FTR’s analysis of the first quarter of the year projected a rise in shipping rates, which they don’t see going down even in the second quarter.
The shipping rates expected to rise include intermodal rates and spot rates.
Spot rates for shipping are also projected to be high this year in spite of typically being 10-15% lower than contract rates.
Freight demand at steady high
Despite the projected rise in shipping rates, the demand for freight remains high — which can prove to be problematic for shippers.
The FTR analysis noted that indicators of demand for goods were on the rise.
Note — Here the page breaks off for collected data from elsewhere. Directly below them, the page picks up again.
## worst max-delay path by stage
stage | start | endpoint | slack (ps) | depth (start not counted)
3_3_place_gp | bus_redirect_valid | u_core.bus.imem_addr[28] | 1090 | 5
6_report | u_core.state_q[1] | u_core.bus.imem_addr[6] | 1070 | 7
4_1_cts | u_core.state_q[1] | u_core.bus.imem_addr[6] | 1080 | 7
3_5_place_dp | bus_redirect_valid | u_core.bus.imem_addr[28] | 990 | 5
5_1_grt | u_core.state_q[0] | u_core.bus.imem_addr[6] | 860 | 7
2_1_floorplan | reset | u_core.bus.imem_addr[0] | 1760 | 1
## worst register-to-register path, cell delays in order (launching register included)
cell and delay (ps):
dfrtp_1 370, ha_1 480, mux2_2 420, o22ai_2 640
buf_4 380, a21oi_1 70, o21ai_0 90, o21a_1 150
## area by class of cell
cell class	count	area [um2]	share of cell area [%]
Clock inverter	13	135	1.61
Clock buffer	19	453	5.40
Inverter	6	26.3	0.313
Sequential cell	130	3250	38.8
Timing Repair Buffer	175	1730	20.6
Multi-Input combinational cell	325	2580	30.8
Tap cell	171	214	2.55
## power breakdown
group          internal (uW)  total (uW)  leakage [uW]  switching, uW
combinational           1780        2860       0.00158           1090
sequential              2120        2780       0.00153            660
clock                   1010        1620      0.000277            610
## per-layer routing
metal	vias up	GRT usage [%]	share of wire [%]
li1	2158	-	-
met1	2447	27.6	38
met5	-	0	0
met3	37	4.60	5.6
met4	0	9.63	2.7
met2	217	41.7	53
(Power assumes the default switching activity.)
## config.mk

```make
export PLATFORM = sky130hd
export DESIGN_NAME = alu_multicycle
export DESIGN_NICKNAME = d
export VERILOG_FILES = /design/src/rtl/alu_pkg.sv /design/src/rtl/muldiv_iter.sv /design/src/rtl/alu_multicycle.sv
export SDC_FILE = /design/constraint.sdc
export NUM_CORES = 1
export LEC_CHECK = 0
export CAP_MARGIN = 15
export CELL_PAD_IN_SITES_DETAIL_PLACEMENT = 1
export CELL_PAD_IN_SITES_GLOBAL_PLACEMENT = 1
export CORE_UTILIZATION = 42
export CTS_BUF_LIST = sky130_fd_sc_hd__clkbuf_4
export CTS_CLUSTER_SIZE = 30
export DETAILED_ROUTE_END_ITERATION = 7
export PLACE_DENSITY = 0.85
export SLEW_MARGIN = 20
export SYNTH_ARGS = -nofsm -noshare
export SYNTH_HDL_FRONTEND = slang
export SYNTH_SLANG_ARGS = --single-unit
```

## constraint.sdc

```tcl
create_clock -name clk -period 5.63 [get_ports clk]
set_input_delay 0.8445 -clock clk [delete_from_list [all_inputs] [get_ports clk]]
set_output_delay 0.8445 -clock clk [all_outputs]
set_load 0.01 [all_outputs]
```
A high demand for goods leads to high freight demand.
Strong manufacturing activity leading to a rebound in the demand for manufacturing and durable goods, which points to ongoing freight demand, was also noted at the beginning of this year.
The American Trucking Association noted a significant rise in trucking demand that started in 2017 and continued into the first quarter of 2018.
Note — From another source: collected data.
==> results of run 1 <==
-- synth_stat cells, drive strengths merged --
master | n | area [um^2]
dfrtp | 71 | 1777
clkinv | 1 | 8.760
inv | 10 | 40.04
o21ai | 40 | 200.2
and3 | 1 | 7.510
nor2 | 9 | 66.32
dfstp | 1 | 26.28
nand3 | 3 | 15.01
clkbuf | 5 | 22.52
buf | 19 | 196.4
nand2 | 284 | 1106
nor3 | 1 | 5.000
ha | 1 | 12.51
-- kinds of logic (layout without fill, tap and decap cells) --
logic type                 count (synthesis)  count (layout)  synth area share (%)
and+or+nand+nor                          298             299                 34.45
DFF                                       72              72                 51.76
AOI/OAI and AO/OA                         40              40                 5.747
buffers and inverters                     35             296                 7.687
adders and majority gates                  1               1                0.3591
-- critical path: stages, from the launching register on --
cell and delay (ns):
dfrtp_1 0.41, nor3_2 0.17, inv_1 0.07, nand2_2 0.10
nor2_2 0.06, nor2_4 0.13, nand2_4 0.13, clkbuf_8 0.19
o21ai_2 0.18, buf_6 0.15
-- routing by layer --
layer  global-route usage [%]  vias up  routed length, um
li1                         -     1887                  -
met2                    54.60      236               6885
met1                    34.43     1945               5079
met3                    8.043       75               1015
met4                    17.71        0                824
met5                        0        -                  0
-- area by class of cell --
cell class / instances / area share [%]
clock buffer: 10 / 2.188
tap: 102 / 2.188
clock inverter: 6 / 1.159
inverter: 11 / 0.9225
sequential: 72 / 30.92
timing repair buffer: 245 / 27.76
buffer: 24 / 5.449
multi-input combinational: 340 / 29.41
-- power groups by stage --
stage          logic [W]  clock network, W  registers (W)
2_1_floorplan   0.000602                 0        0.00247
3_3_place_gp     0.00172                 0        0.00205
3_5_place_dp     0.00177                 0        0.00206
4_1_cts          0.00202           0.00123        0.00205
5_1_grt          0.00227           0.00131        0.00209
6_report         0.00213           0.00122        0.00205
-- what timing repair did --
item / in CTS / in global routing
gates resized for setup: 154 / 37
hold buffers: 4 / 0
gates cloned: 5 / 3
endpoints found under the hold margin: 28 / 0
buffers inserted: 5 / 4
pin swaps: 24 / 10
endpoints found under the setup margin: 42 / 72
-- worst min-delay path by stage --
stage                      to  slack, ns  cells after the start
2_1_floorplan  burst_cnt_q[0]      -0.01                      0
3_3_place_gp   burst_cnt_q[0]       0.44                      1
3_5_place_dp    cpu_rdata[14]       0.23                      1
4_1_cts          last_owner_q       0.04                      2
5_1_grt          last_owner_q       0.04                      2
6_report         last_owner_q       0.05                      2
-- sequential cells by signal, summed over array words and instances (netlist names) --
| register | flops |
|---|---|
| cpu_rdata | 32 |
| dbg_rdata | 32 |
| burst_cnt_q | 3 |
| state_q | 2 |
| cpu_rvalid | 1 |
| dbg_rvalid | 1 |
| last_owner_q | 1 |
--- config.mk ---
export PLATFORM = sky130hd
export DESIGN_NAME = report_hex_stream
export DESIGN_NICKNAME = d
export VERILOG_FILES = /design/src/rtl/report_hex_stream.sv
export SDC_FILE = /design/constraint.sdc
export NUM_CORES = 1
export LEC_CHECK = 0
export CORE_MARGIN = 2
export CORE_UTILIZATION = 56
export DETAILED_ROUTE_END_ITERATION = 16
export GPL_TIMING_DRIVEN = 1
export MAX_ROUTING_LAYER = met4
export PLACE_DENSITY = 0.91
export SYNTH_ARGS = -nofsm -noshare
export SYNTH_HDL_FRONTEND = slang
export SYNTH_SLANG_ARGS = --single-unit
export TNS_END_PERCENT = 50
--- constraint.sdc ---
create_clock -name clk -period 17.1 [get_ports clk]
set_input_delay 3.42 -clock clk [delete_from_list [all_inputs] [get_ports clk]]
set_output_delay 3.42 -clock clk [all_outputs]
set_load 0.01 [all_outputs]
Because of the mentioned rise in shipping rates, shippers currently face the challenge of having to pay more to have their goods transported.
A capacity shortage happens as freight demand increases and freight exceeds truck supply. Shippers are then forced to take the additional measure of finding trucks to transport their goods.
These capacity constraints have the potential to overflow to less-than-truckload trucking, which also points to extra costs for shippers.
In addition to the steady demand for freight and the high shipping rates projected over the next few months, there is a continuing shortage of drivers that create capacity constraints.